In times where rising costs of offshore deployments meet ambitious EU targets for industry decarbonisation, multiple projects aim to combine offshore wind with onshore electrolysis (hybrid power plant). This study analyses how component sizing, grid tariffs, cost assumptions, and EU policy on Renewable Fuel of Non-Biological Origin (RFNBO) hydrogen can affect the business case of a hybrid power plant simulated on a physics-based computational framework. The system is composed of an offshore wind farm of 4 GW and an onshore electrolyser in the Dutch North Sea. The simulations were performed using the Python-based tool PyDOLPHYN, with variable electrolyser efficiency, constraints for minimum load and shutdown, and hourly time steps. The system was operated in off-grid and grid-connected settings.
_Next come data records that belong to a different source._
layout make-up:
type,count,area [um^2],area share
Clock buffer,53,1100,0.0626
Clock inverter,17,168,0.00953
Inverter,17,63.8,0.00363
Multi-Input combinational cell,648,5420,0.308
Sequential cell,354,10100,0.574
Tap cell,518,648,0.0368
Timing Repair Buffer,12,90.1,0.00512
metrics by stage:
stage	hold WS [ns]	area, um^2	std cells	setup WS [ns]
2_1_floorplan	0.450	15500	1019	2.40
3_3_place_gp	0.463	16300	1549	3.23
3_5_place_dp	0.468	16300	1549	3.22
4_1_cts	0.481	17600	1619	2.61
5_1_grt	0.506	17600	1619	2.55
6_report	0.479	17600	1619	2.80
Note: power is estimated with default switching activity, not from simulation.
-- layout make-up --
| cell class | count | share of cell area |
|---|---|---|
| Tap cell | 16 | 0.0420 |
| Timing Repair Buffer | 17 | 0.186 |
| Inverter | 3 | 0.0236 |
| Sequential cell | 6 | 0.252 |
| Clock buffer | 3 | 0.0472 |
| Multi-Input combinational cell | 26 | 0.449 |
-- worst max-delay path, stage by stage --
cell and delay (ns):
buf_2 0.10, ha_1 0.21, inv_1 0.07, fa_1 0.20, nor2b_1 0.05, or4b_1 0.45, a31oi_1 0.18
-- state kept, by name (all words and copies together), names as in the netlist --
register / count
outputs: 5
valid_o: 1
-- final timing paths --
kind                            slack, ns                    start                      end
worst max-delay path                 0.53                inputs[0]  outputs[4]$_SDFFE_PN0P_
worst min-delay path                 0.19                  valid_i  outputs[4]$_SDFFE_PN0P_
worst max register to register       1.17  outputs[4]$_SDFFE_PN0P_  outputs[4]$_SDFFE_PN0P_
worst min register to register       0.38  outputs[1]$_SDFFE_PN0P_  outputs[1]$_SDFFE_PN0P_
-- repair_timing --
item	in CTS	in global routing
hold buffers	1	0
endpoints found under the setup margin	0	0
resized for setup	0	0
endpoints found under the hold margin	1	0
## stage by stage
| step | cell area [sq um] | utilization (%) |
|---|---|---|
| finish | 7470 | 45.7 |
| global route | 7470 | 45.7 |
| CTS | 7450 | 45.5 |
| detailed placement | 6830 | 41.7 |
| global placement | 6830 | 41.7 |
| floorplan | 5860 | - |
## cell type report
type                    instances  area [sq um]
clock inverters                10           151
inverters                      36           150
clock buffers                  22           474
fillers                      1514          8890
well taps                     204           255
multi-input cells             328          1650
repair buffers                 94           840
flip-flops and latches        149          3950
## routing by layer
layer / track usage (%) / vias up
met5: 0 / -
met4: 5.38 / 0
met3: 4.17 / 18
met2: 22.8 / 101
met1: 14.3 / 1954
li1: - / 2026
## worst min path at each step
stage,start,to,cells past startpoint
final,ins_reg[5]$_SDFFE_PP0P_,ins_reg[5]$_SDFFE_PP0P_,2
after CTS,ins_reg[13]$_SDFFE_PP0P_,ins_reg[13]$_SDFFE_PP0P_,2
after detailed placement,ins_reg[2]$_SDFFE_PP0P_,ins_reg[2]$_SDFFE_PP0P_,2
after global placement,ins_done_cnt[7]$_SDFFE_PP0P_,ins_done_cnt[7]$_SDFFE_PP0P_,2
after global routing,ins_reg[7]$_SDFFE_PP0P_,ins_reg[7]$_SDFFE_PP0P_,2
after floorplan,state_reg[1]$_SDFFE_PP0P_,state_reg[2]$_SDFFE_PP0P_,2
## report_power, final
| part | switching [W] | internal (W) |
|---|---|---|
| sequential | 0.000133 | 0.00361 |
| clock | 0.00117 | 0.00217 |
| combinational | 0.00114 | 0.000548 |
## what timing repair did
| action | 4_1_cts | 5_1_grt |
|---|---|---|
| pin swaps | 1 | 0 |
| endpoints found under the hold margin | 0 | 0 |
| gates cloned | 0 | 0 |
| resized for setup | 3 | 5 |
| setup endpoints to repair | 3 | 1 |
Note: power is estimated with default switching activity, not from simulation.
## src/rtl/v2f_ram_arbiter.sv

```systemverilog
// Two-requester arbiter/sequencer in front of v2f_programmable_ram: shares its read and
// write ports between instruction fetch and data, gates traffic during boot, flags bad addresses.
module v2f_ram_arbiter #(
  parameter int unsigned ABITS       = 2,
  parameter int unsigned SIZE        = 4,
  parameter int unsigned BOOT_CYCLES = 1
) (
  input  logic             CLK,
  input  logic             ARST,

  input  logic             I_REQ,
  input  logic [ABITS-1:0] I_ADDR,
  output logic             I_GNT,
  output logic             I_RVALID,
  output logic [31:0]      I_RDATA,
  output logic             I_ERR,

  input  logic             D_REQ,
  input  logic             D_WE,
  input  logic [ABITS-1:0] D_ADDR,
  input  logic [31:0]      D_WDATA,
  input  logic [3:0]       D_BE,
  output logic             D_GNT,
  output logic             D_RVALID,
  output logic [31:0]      D_RDATA,
  output logic             D_ERR,

  output logic             MEM_ARST,
  output logic             MEM_RD_EN,
  output logic [ABITS-1:0] MEM_RD_ADDR,
  input  logic [31:0]      MEM_RD_DATA,
  output logic             MEM_WR_EN,
  output logic [ABITS-1:0] MEM_WR_ADDR,
  output logic [31:0]      MEM_WR_DATA,
  output logic [3:0]       MEM_BYTE_SELECT
);

  typedef enum logic [1:0] {
    RESET = 2'd0,
    BOOT  = 2'd1,
    RUN   = 2'd2
  } state_t;

  localparam logic [7:0] BOOT_LOAD = 8'(BOOT_CYCLES);

  state_t     state;
  logic [7:0] boot_cnt;
  logic       last;
  logic       owner;
  logic       err;
  logic       rsp_pending;

  logic       i_oor;
  logic       d_oor;

  assign i_oor = 32'(I_ADDR) >= SIZE;
  assign d_oor = 32'(D_ADDR) >= SIZE;

  // last = 1 means data won the previous grant, so fetch wins the next conflict.
  always_comb begin
    I_GNT = 1'b0;
    D_GNT = 1'b0;
    if (state == RUN) begin
      if (I_REQ && D_REQ) begin
        I_GNT = last;
        D_GNT = !last;
      end else begin
        I_GNT = I_REQ;
        D_GNT = D_REQ;
      end
    end
  end

  always_comb begin
    MEM_RD_EN       = 1'b0;
    MEM_RD_ADDR     = '0;
    MEM_WR_EN       = 1'b0;
    MEM_WR_ADDR     = '0;
    MEM_WR_DATA     = '0;
    MEM_BYTE_SELECT = '0;
    if (I_GNT && !i_oor) begin
      MEM_RD_EN   = 1'b1;
      MEM_RD_ADDR = I_ADDR;
    end else if (D_GNT && !d_oor) begin
      if (D_WE) begin
        MEM_WR_EN       = 1'b1;
        MEM_WR_ADDR     = D_ADDR;
        MEM_WR_DATA     = D_WDATA;
        MEM_BYTE_SELECT = D_BE;
      end else begin
        MEM_RD_EN   = 1'b1;
        MEM_RD_ADDR = D_ADDR;
      end
    end
  end

  always_ff @(posedge CLK) begin
    if (ARST) begin
      state       <= RESET;
      boot_cnt    <= BOOT_LOAD;
      last        <= 1'b1;
      owner       <= 1'b0;
      err         <= 1'b0;
      rsp_pending <= 1'b0;
    end else begin
      case (state)
        RESET: begin
          state    <= BOOT;
          boot_cnt <= BOOT_LOAD;
        end
        BOOT: begin
          boot_cnt <= boot_cnt - 8'd1;
          if (boot_cnt <= 8'd1) begin
            state <= RUN;
          end
        end
        RUN: begin
          state <= RUN;
        end
        default: begin
          state <= RESET;
        end
      endcase

      // Out-of-range grants still produce a one-cycle response, just with err set.
      rsp_pending <= I_GNT || (D_GNT && !D_WE);
      err         <= (I_GNT && i_oor) || (D_GNT && d_oor);
      if (I_GNT || D_GNT) begin
        owner <= D_GNT;
        last  <= D_GNT;
      end
    end
  end

  assign I_RVALID = rsp_pending && !owner;
  assign D_RVALID = rsp_pending && owner;
  assign I_ERR    = err && !owner;
  assign D_ERR    = err && owner;
  assign I_RDATA  = (I_RVALID && !err) ? MEM_RD_DATA : 32'd0;
  assign D_RDATA  = (D_RVALID && !err) ? MEM_RD_DATA : 32'd0;
  assign MEM_ARST = ARST;

endmodule
```

## config.mk

```make
export PLATFORM = sky130hd
export DESIGN_NAME = v2f_ram_arbiter
export DESIGN_NICKNAME = d
export VERILOG_FILES = /design/src/rtl/v2f_ram_arbiter.sv
export SDC_FILE = /design/constraint.sdc
export NUM_CORES = 1
export LEC_CHECK = 0
export CAP_MARGIN = 20
export CORE_ASPECT_RATIO = 1.2
export CORE_MARGIN = 3
export CORE_UTILIZATION = 28
export DETAILED_ROUTE_END_ITERATION = 12
export PLACE_DENSITY = 0.93
export SKIP_LAST_GASP = 1
export SYNTH_ARGS = -nofsm -noshare
export SYNTH_HDL_FRONTEND = slang
export SYNTH_SLANG_ARGS = --single-unit
```

## constraint.sdc

```tcl
create_clock -name CLK -period 3.2 [get_ports CLK]
set_clock_uncertainty 0.05 [all_clocks]
set_input_delay 0.48 -clock CLK [delete_from_list [all_inputs] [get_ports CLK]]
set_output_delay 0.48 -clock CLK [all_outputs]
set_load 0.05 [all_outputs]
```

# == Yosys cells after proc, flatten, opt, wreduce, memory -nomap -nowiden ==
# Index checks and enable logic that the tools add are counted.
# totals
register_bits,13
latchBits,0
mem_bits_rw,0
mem_bits_ro,0
inputBits,77
output_inout_bits,113
elab_cells,48
memories,0
# classes
addsub,1
mul,0
div,0
n_lt_le_gt_ge,1
n_eq_ne,3
shifts,0
n_mux,27
bitwise_logic,0
reduce_logical,11
# ops
operator,n
32-bit 2-to-1 mux,5
8-bit case mux with 2 select lines,1
2-bit 2-to-1 mux,7
4-bit 2-to-1 mux,3
1-bit 2-to-1 mux,10
"8-bit by 1-bit <= comparator with 1-bit output, second input constant",1
"8-bit by 1-bit subtractor with 8-bit output, second input constant",1
2-bit case mux with 3 select lines,1
1-bit logical AND,4
1-bit zero test,3
"2-bit by 1-bit == test with 1-bit output, second input constant",1
"2-bit == test, second input constant",1
2-bit zero test,1
1-bit logical OR,2
"2-bit != test, second input constant",1
2-bit nonzero test,1

# == Depth between registers and ports, before layout ==
# logic_depth
ltp_word,5
depth_mapped,6
mapped_depth_nobuf,5

# == Least setup slack after synthesis ==
# No wires, ideal clock.
# synth_path
path_type,register to output
startpoint,reg state[0]
endpoint,out MEM_RD_ADDR[0]
arrival_time_ps,2070
required_time_ps,2670
path_slack_ps,600
stages_incl_launch_ff,6
path_buffers,0
path_cell_list,dfxtp_1 -> inv_1 -> ha_1 -> nand2_1 -> o21ai_0 -> a211oi_1
# synth_via
elab_chain_cells,4
word_cells_on_any_way,5
cone_classes,eq/ne: 1; mux: 4
# synth_rtl
element,line,source
"start, declared",46,state_t state;
"start signal, assigned",99,state <= RESET;
"start signal, assigned",108,state <= BOOT;
"start signal, assigned",114,state <= RUN;
2-bit == test *,63,if (state == RUN) begin
1-bit 2-to-1 mux,63,
2-bit 2-to-1 mux,84,end else if (D_GNT && !d_oor) begin
2-bit 2-to-1 mux *,81,if (I_GNT && !i_oor) begin
"end, declared",30,"output logic [ABITS-1:0] MEM_RD_ADDR,"
# Mark *: on every way between the ends. The rest lies on a longest branch, timed or not.

# == Worst setup path after layout ==
# layout_path
startpoint,in D_REQ
endpoint,out MEM_RD_EN
# layout_via
elab_chain_cells,5
word_cells_on_any_way,7
cone_classes,mux: 6; reduce/logical: 1
# layout_rtl
element,line,source
"start, declared",18,"input logic D_REQ,"
1-bit logical AND,64,if (I_REQ && D_REQ) begin
1-bit 2-to-1 mux,64,
1-bit 2-to-1 mux,63,
1-bit 2-to-1 mux,84,
1-bit 2-to-1 mux *,81,
"end, declared",29,"output logic MEM_RD_EN,"
# Marks and branches as above.

==> flow_summary.ini <==
[grt]
grt_use_met3_pct = 7.62
grt_pass1_vias = 2323
met2_usage_pct = 54.9
grt_use_met1_pct = 21.3
gr-usage-all-layers_pct = 25.5
antenna_found_initial = 0
grt_start_max_net_pins = 36
grt_first_pass_wirelength_mm = 12.2
busiest_layer = met2
globalRouteOverflowTotal = 0

[setup_path]
cp_num_buf_inv = 2
cp.arrival_ps = 2330
crit_path_end_kind = output pin
crit_path_max_fanout = 6
cp_slowest_cell = clkdlybuf4s50_1
r2r_cells = 5
r2r_start = state[1]
crit_path_max_incr_delay_ps = 720
crit_top_cell = clkdlybuf4s50_1
r2r_end = boot_cnt[7]
path_delay_family = buffers and inverters
cp-start-kind = input port
path_cells = clkdlybuf4s50_1, nand2b_1, a21oi_1, nor2_1, clkdlybuf4s50_1
cp.required_ps = 2670
rrSetupSlack_ps = 1220
critPathKind = input port to output pin

[synth]
synth_edf_count = 0
synth_top_flop_cell = dfxtp_1
synth_top_family_by_area = simple AND/OR/NAND/NOR gates
synthAdderAreaFrac_pct = 4.23
muxShareOfSynthArea_pct = 2.12
synth_cells = 208
synth_compound_area_share_pct = 8.29
ys_ff_latch = 13
ys_async_sr_fraction_pct = 0
syn_area_per_cell_um2 = 7.11
yosysWarnings = 0
synth_xor_area_share_pct = 0
ys_types = 38
ys_seq_area_share_pct = 17.6
syn-cell-area_um2 = 1480
synth_simple_gate_area_share_pct = 59.9

[power]
p_leak_nw = 1.77
p_total_mw = 1.18
p_per_area_nw_per_um2 = 284
ir_drop_uv = 212

[hold_path]
hold_start = boot_cnt[4]
min_to = boot_cnt[4]
hold_depth = 2
min_path_type = register to register

[drt]
ant_nets = 0
wl_mm = 8.32
via_per_inst = 4.97
first_iter_violations = 59
drc = 0
num_vias = 2228
wire_per_inst_um = 18.6
firstDrtPassIters = 4

[clock_network]
cts_made_buffers = 3
postCtsResizedCells = 0
clockBufferDepth = 2
clockRootBuffer = clkbuf_8
post_cts_buffers = 0
clk_pin_slew_ps = 60
htree_levels = 1
cts_tree = built
clock_latency_ps = 240
hold_buffers = 0
clock_sinks = 13

[floorplanning]
start_util_pct = 29.5
top_level_ports = 190
core_area_um2 = 5010
dieArea_um2 = 6190
die_h_um = 85.6
die_x_um = 72.3
rows = 28

[placed_design]
port_buffers = 187
place.gp.congestion = 0.831
dpl.hpwl_mm = 7.36
dp.cells = 444
placed_cell_area_um2 = 4100

[finish]
diodes = 0
fin_area_um2 = 4150
stdcell_count = 448
area_delta_synth_final_pct = 180
layout.nets = 471
final_cell_mix = clkdlybuf4s50_1 (113), buf_12 (72), and2_1 (71)
layout_commonest_cell = clkdlybuf4s50_1
drive_gt1_share_pct = 23.2

[run]
cap_violations = 0

[sta]
min_period_over_period_pct = 89.3
setup_violations = 0
fin_hold_ws_ps = 464
max_slew.worst_pin.slew_ps = 556
finalHoldViolCount = 0
post-route-min-period_ps = 2860
rsz0062_at_grt = false
finalMaxSlewViolations = 0
fmax_mhz = 350
slew_headroom_pct = 62.8
setup_tns_ps = 0

[outcome]
status = completed
[routing by layer]
metal | routed length (µm) | vias up
li1 | - | 1054
met1 | 2370 | 1015
met2 | 4920 | 146
met3 | 853 | 13
met4 | 174 | 0
met5 | 0 | -
[cell type report]
class / instances / area (µm²)
Fill cell: 286 / 865
Multi-Input combinational cell: 172 / 1110
Timing Repair Buffer: 193 / 2630
Clock buffer: 4 / 45.0
Inverter: 6 / 22.5
Sequential cell: 13 / 260
Tap cell: 60 / 75.1
[synth_stat cells (2+ instances only)]
cell      number  area, µm²
o311ai_0       2       17.5
mux2i_1        2       20.0
buf_4          4       30.0
a211oi_1       2       15.0
o21ai_0        3       15.0
or3_1          2       12.5
and3_1        32        200
inv_1          6       22.5
clkbuf_1      13       48.8
a21oi_1        8       40.0
nand4_1        2       12.5
and2_1        71        444
or2_2          2       12.5
nand3_1        3       15.0
nor3_1         2       10.0
nor2_1         6       22.5
ha_1           5       62.6
nand2b_1       6       37.5
nand2_1        4       15.0
nor2b_1        3       18.8
dfxtp_1       13        260
[tightest hold or removal path: stages (launching register included)]
cell,delay (ps)
dfxtp_1,320
o311ai_0,80
a21oi_1,60
[how the worst max path moves through the flow]
stage,slack (ps),endpoint,from,depth (start not counted)
finish,340,MEM_RD_EN,D_REQ,5
global route,230,MEM_RD_EN,D_REQ,5
CTS,350,MEM_RD_EN,D_REQ,5
detailed placement,360,MEM_RD_EN,D_REQ,5
global placement,480,MEM_RD_EN,D_REQ,5
floorplan,600,MEM_RD_ADDR[0],state[0],5
[through the flow]
step | utilization, % | worst slack, ps
2_1_floorplan | - | 600
3_3_place_gp | 81.8 | 477
3_5_place_dp | 81.8 | 358
4_1_cts | 82.7 | 346
5_1_grt | 82.7 | 235
6_report | 82.7 | 342
[power breakdown]
group | switching (mW) | leakage [nW] | total (mW) | internal, mW
Sequential | 0.0281 | 0.106 | 0.220 | 0.192
Combinational | 0.434 | 1.64 | 0.807 | 0.373
Clock | 0.0608 | 0.0228 | 0.149 | 0.0881
Total | 0.523 | 1.77 | 1.18 | 0.653
[flip-flops by register name, summed over array words and instances (netlist names)]
name and count:
rsp_pending 1, state 2, boot_cnt 8, owner 1, last 1
[cell families (layout without fill, tap and decap cells)]
group	after synthesis	count (layout)
buf+inv	24	203
simple gates	143	143
mux	3	3
fa+ha+maj	5	5
compound gates	19	19
other cells	1	2
flops	13	13
(Power assumes the default switching activity.)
Optimum electrolyser sizes were obtained by maximizing the Net Present Value (NPV). A range of 5-11 EUR/kg for hydrogen classified as RFNBO was studied, with a lower price of 2.45 EUR/kg for non-RFNBO hydrogen.  Under the considered assumptions, adding an onshore electrolyser improved the NPV in several tests compared to a standalone wind farm. Grid-connected systems resulted in a consistently lower NPV and smaller optimum electrolyser sizes compared to off-grid cases. This was related to the costs of the grid tariffs and electricity purchased compared to the relatively low additional non-RFNBO hydrogen revenue.  This work highlights the importance for developers of considering grid tariffs and RFNBO regulation in early stages of business case calculations. For policy-makers, it serves to analyse the impact of the current scheme. There is future potential to achieve greater financial synergies between the grid operator and the asset owner with alternative regulatory frameworks, such as non-firm grid tariffs. This study was part of the joint research programme GROW FlexH2, aiming to develop and demonstrate technology to accelerate the scaling-up offshore wind and green hydrogen production.